代码即房间：通过智能体代码合成从俯视图像生成3D房间

摘要

设计和生成逼真且功能完整的3D室内房间对于室内设计、虚拟现实、游戏以及具身智能等广泛的应用领域至关重要。尽管近期基于多模态大语言模型（MLLM）的方法在从文本描述或参考图像合成3D房间方面展现出巨大潜力，但基于文本的方法难以捕捉精确的空间信息，而现有的图像条件代理在从俯视图生成整体房间时，往往存在不稳定性及无限循环的问题。为解决这些局限性，我们提出了Code-as-Room，这是一个配备结构化执行机制的MLLM智能代理框架，利用Blender代码表示3D房间。给定一张俯视房间图像，该框架会解析参考图像以提取场景元素及其空间关系，并通过一个原则化的多阶段管道，合成包含几何、材质和光照的可执行Blender代码。在整个过程中，我们维护了一个跨阶段记忆模块，以缓解现有基于代理的框架中固有的上下文遗忘问题。此外，我们还引入了一个专门针对基于代码的3D房间合成的基准测试，涵盖了多种评估协议。基于该基准测试，我们与现有基于代理的方法进行了全面比较，从而验证了我们所提出的执行机制的有效性。

English

Designing realistic and functional 3D indoor rooms is essential for a wide range of applications, including interior design, virtual reality, gaming, and embodied AI. While recent MLLM-based approaches have shown great potential for 3D room synthesis from textual descriptions or reference images, text-based methods struggle to capture precise spatial information, and existing image-conditioned agents suffer from instability and infinite looping when tasked with holistic room generation from top-down views. To address these limitations, we propose Code-as-Room, an MLLM-based agentic framework equipped with a structured execution harness, which represents 3D rooms with Blender codes. Given a top-down room image, the framework parses the reference image to extract scene elements and their spatial relationships, and synthesizes executable Blender code for geometry, materials, and lighting in a principled, multi-stage pipeline.
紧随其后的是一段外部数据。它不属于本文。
## config.mk

```make
export PLATFORM = sky130hd
export DESIGN_NAME = adder_arbiter
export DESIGN_NICKNAME = d
export VERILOG_FILES = /design/src/rtl/adder_arbiter.sv
export SDC_FILE = /design/constraint.sdc
export NUM_CORES = 1
export LEC_CHECK = 0
export ABC_CLOCK_PERIOD_IN_PS = 5700
export BUFFER_PORTS_ARGS = -buffer_cell sky130_fd_sc_hd__buf_2
export CAP_MARGIN = 25
export CORE_MARGIN = 2
export CORE_UTILIZATION = 32
export CTS_BUF_LIST = sky130_fd_sc_hd__clkbuf_8
export CTS_CLUSTER_DIAMETER = 80
export CTS_CLUSTER_SIZE = 20
export DETAILED_ROUTE_END_ITERATION = 6
export SLEW_MARGIN = 20
export SYNTH_ARGS = -nofsm -noshare
export SYNTH_HDL_FRONTEND = slang
export SYNTH_SLANG_ARGS = --single-unit
```

## constraint.sdc

```tcl
create_clock -name clk -period 5.7 [get_ports clk]
set_clock_uncertainty 0.15 [all_clocks]
set_input_delay 0.285 -clock clk [delete_from_list [all_inputs] [get_ports clk]]
set_output_delay 0.285 -clock clk [all_outputs]
set_load 0.05 [all_outputs]
```

## src/rtl/adder_arbiter.sv

```systemverilog
// Round-robin arbiter that shares one Adder between N operand requesters,
// keeping one operation in flight and returning its result tagged by requester id.
module adder_arbiter #(
    parameter int N       = 4,
    parameter int W       = 4,
    parameter int LAT     = 1,
    parameter int TIMEOUT = 8
) (
    input  logic               clk,
    input  logic               rst_n,
    input  logic [N-1:0]       req_valid,
    input  logic [N*W-1:0]     req_a,
    input  logic [N*W-1:0]     req_b,
    output logic [N-1:0]       req_ready,
    output logic               rsp_valid,
    input  logic               rsp_ready,
    output logic [2:0]         rsp_id,
    output logic [2*W+1:0]     rsp_data,
    output logic               rsp_err,
    output logic               busy,
    output logic [15:0]        done_count,
    output logic [W-1:0]       add_a,
    output logic [W-1:0]       add_b,
    input  logic               adder_guard,
    input  logic [2*W+1:0]     adder_res
);

    typedef enum logic [1:0] {S_IDLE, S_WAIT, S_RESP} state_t;

    state_t            r_state;
    logic [2:0]        r_last_grant;
    logic [3:0]        r_cnt;
    logic [7:0]        r_tcnt;
    logic [W-1:0]      r_add_a;
    logic [W-1:0]      r_add_b;
    logic              r_rsp_valid;
    logic [2:0]        r_rsp_id;
    logic [2*W+1:0]    r_rsp_data;
    logic              r_rsp_err;
    logic [15:0]       r_done_count;

    logic [W-1:0]      w_a [N];
    logic [W-1:0]      w_b [N];
    logic              w_found;
    logic [2:0]        w_gnt_idx;
    logic [W-1:0]      w_sel_a;
    logic [W-1:0]      w_sel_b;

    for (genvar gi = 0; gi < N; gi++) begin : g_unpack
        assign w_a[gi] = req_a[gi*W +: W];
        assign w_b[gi] = req_b[gi*W +: W];
    end

    // Two passes give the wrap-around scan: first above last_grant, then from 0.
    always_comb begin
        w_found   = 1'b0;
        w_gnt_idx = '0;
        w_sel_a   = '0;
        w_sel_b   = '0;
        for (int i = 0; i < N; i++) begin
            if (!w_found && req_valid[i] && (i > int'(r_last_grant))) begin
                w_found   = 1'b1;
                w_gnt_idx = 3'(i);
                w_sel_a   = w_a[i];
                w_sel_b   = w_b[i];
            end
        end
        for (int i = 0; i < N; i++) begin
            if (!w_found && req_valid[i] && (i <= int'(r_last_grant))) begin
                w_found   = 1'b1;
                w_gnt_idx = 3'(i);
                w_sel_a   = w_a[i];
                w_sel_b   = w_b[i];
            end
        end
    end

    assign req_ready  = (rst_n && (r_state == S_IDLE) && w_found)
                        ? ({{(N-1){1'b0}}, 1'b1} << w_gnt_idx) : '0;
    assign busy       = (r_state != S_IDLE);
    assign rsp_valid  = r_rsp_valid;
    assign rsp_id     = r_rsp_id;
    assign rsp_data   = r_rsp_data;
    assign rsp_err    = r_rsp_err;
    assign done_count = r_done_count;
    assign add_a      = r_add_a;
    assign add_b      = r_add_b;

    always_ff @(posedge clk or negedge rst_n) begin
        if (!rst_n) begin
            r_state      <= S_IDLE;
            r_last_grant <= 3'(N-1);
            r_cnt        <= '0;
            r_tcnt       <= '0;
            r_add_a      <= '0;
            r_add_b      <= '0;
            r_rsp_valid  <= 1'b0;
            r_rsp_id     <= '0;
            r_rsp_data   <= '0;
            r_rsp_err    <= 1'b0;
            r_done_count <= '0;
        end else begin
            case (r_state)
                S_IDLE: begin
                    if (w_found) begin
                        r_add_a      <= w_sel_a;
                        r_add_b      <= w_sel_b;
                        r_rsp_id     <= w_gnt_idx;
                        r_last_grant <= w_gnt_idx;
                        r_cnt        <= 4'(LAT);
                        r_tcnt       <= '0;
                        r_state      <= S_WAIT;
                    end
                end
                S_WAIT: begin
                    if (r_cnt != 4'd0) begin
                        r_cnt <= r_cnt - 4'd1;
                    end else if (adder_guard) begin
                        r_rsp_data  <= adder_res;
                        r_rsp_err   <= 1'b0;
                        r_rsp_valid <= 1'b1;
                        r_state     <= S_RESP;
                    end else if (r_tcnt == 8'(TIMEOUT-1)) begin
                        r_rsp_data  <= '0;
                        r_rsp_err   <= 1'b1;
                        r_rsp_valid <= 1'b1;
                        r_state     <= S_RESP;
                    end else begin
                        r_tcnt <= r_tcnt + 8'd1;
                    end
                end
                S_RESP: begin
                    if (rsp_ready) begin
                        r_rsp_valid  <= 1'b0;
                        r_done_count <= r_done_count + 16'd1;
                        r_state      <= S_IDLE;
                    end
                end
                default: r_state <= S_IDLE;
            endcase
        end
    end

endmodule

```

==> impl_metrics.yaml <==
clocking:
  cts.clk_slew.worst_paths_ps: 100
  cts_setup_buffers: 0
  cts-root-buf: "clkbuf_8"
  cts_tree: "built"
  clkSinkCount: 54
  cts.htree.levels: 2
  cts_buffers: 5
  worstSkewPairLatency_ps: 310
  clockBufferDepth: 2
place:
  gp_congestion: 0.895
  place_hpwl_um: 5730
  placedInstanceArea_um2: 3590
  port_buffers: 92
power:
  p_per_area_nw_per_um2: 466
  ir_worst_vdd_mv: 0.220
  leakage_uw: 0.00173
global_route:
  grt_pass1_wl_um: 12500
  grtUsageMet3_pct: 3.24
  use_met2_pct: 23.8
  grt_max_degree: 57
  gr-usage-met1_pct: 20.3
  grt_overflow: 0
  antenna_found_initial: 0
  grt.busiest_layer: "met2"
  first_global_vias: 2682
  grt_usage_pct: 15.1
final_layout:
  n_antenna_cell: 0
  syn_to_final_growth_pct: 21.5
  drive_above_1_share_pct: 32.6
  finalInstanceArea_um2: 3710
  final_util_pct: 40.2
  multi_input_area_um2: 1560
  regArea_um2: 1350
  fill_cells: 903
  nets: 445
sta:
  fmax_mhz: 323
  worstMarginPinSlew_ps: 995
  drv_slew: 0
  fin_tns_setup_ps: 0
  rsz0062_at_grt: "false"
  finalHoldViolations: 0
  period_share_pct: 54.3
  min_period_ps: 3090
  finalSetupViolCount: 0
  maxSlewHeadroom_pct: 33.5
  holdWs_ps: 19.3
worst_setup_path:
  worst-path-buf-inv: 1
  critical_path.max_fanout: 22
  cp_data_required_time_ps: 5270
  critPathMaxStageDelay_ps: 830
  critPathKind: "flop to output pin"
  critPathCaptureType: "output pin"
  critPathArrivalTime_ps: 2660
  cpLargestDelayFamily: "simple AND/OR/NAND/NOR gates"
  start_kind: "flop"
  critPathSlowestCell: "nor2b_1"
  crit_chain: "o21bai_2, nor2b_1, nor2_1, a21oi_1, buf_2"
synthesis:
  synth_mux_area_share_pct: 1.07
  synth_top_family_by_area: "compound AO/OA/AOI/OAI gates"
  synth_top_cell_by_area: "dfrtp_1"
  yosysMostFrequentCell: "dfrtp_1"
  ys.flop_type: "dfrtp_1"
  synth_cell_types: 64
  syn_area_per_cell_um2: 9.98
  synthTopCellsByCount: "dfrtp_1, nor2_1, nand2_1"
  ys_warn_count: 0
  synth_fp_nets: 359
  ys_seq_area_share_pct: 44.3
  synth_edf_count: 0
  synth-simple-area-share_pct: 20.5
  synth_area_leaders: "dfrtp_1, xnor2_1, o21ai_0"
  synth_compound_area_share_pct: 23.0
  synthesis.area_um2: 3050
  synthXorXnorAreaFrac_pct: 5.16
  syn_inst: 306
  async_flop_share_pct: 100
  synth.top_cell.area_share_pct: 42.6
  synthAdderAreaFrac_pct: 1.23
  ys_ff_latch: 54
flow_run:
  maxCapViolCount: 0
floorplanning:
  start_util_pct: 33.1
  fp.dieH_um: 102
  die_x_um: 102
  rows: 35
  coreArea_um2: 9240
  die-area_um2: 10300
  ios: 94
drt:
  antenna_left: 0
  post-route-drc-count: 0
  drtIter0Drc: 112
  vias_per_cell: 5.29
  vias: 2762
  wirelength_um: 7770
  firstDrtPassIters: 4
  wl_per_cell_um: 14.9
min_path:
  hold_path.class: "input pin to flop"
run_status:
  status: "finished, final reports clean"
A cross-stage memory module is maintained throughout to mitigate context forgetting inherent to existing agent-based frameworks. We further introduce a dedicated benchmark for code-based 3D room synthesis, encompassing various evaluation protocols. Based on our benchmark, comprehensive comparisons against existing agent-based methods are conducted to validate the effectiveness of our proposed execution harness.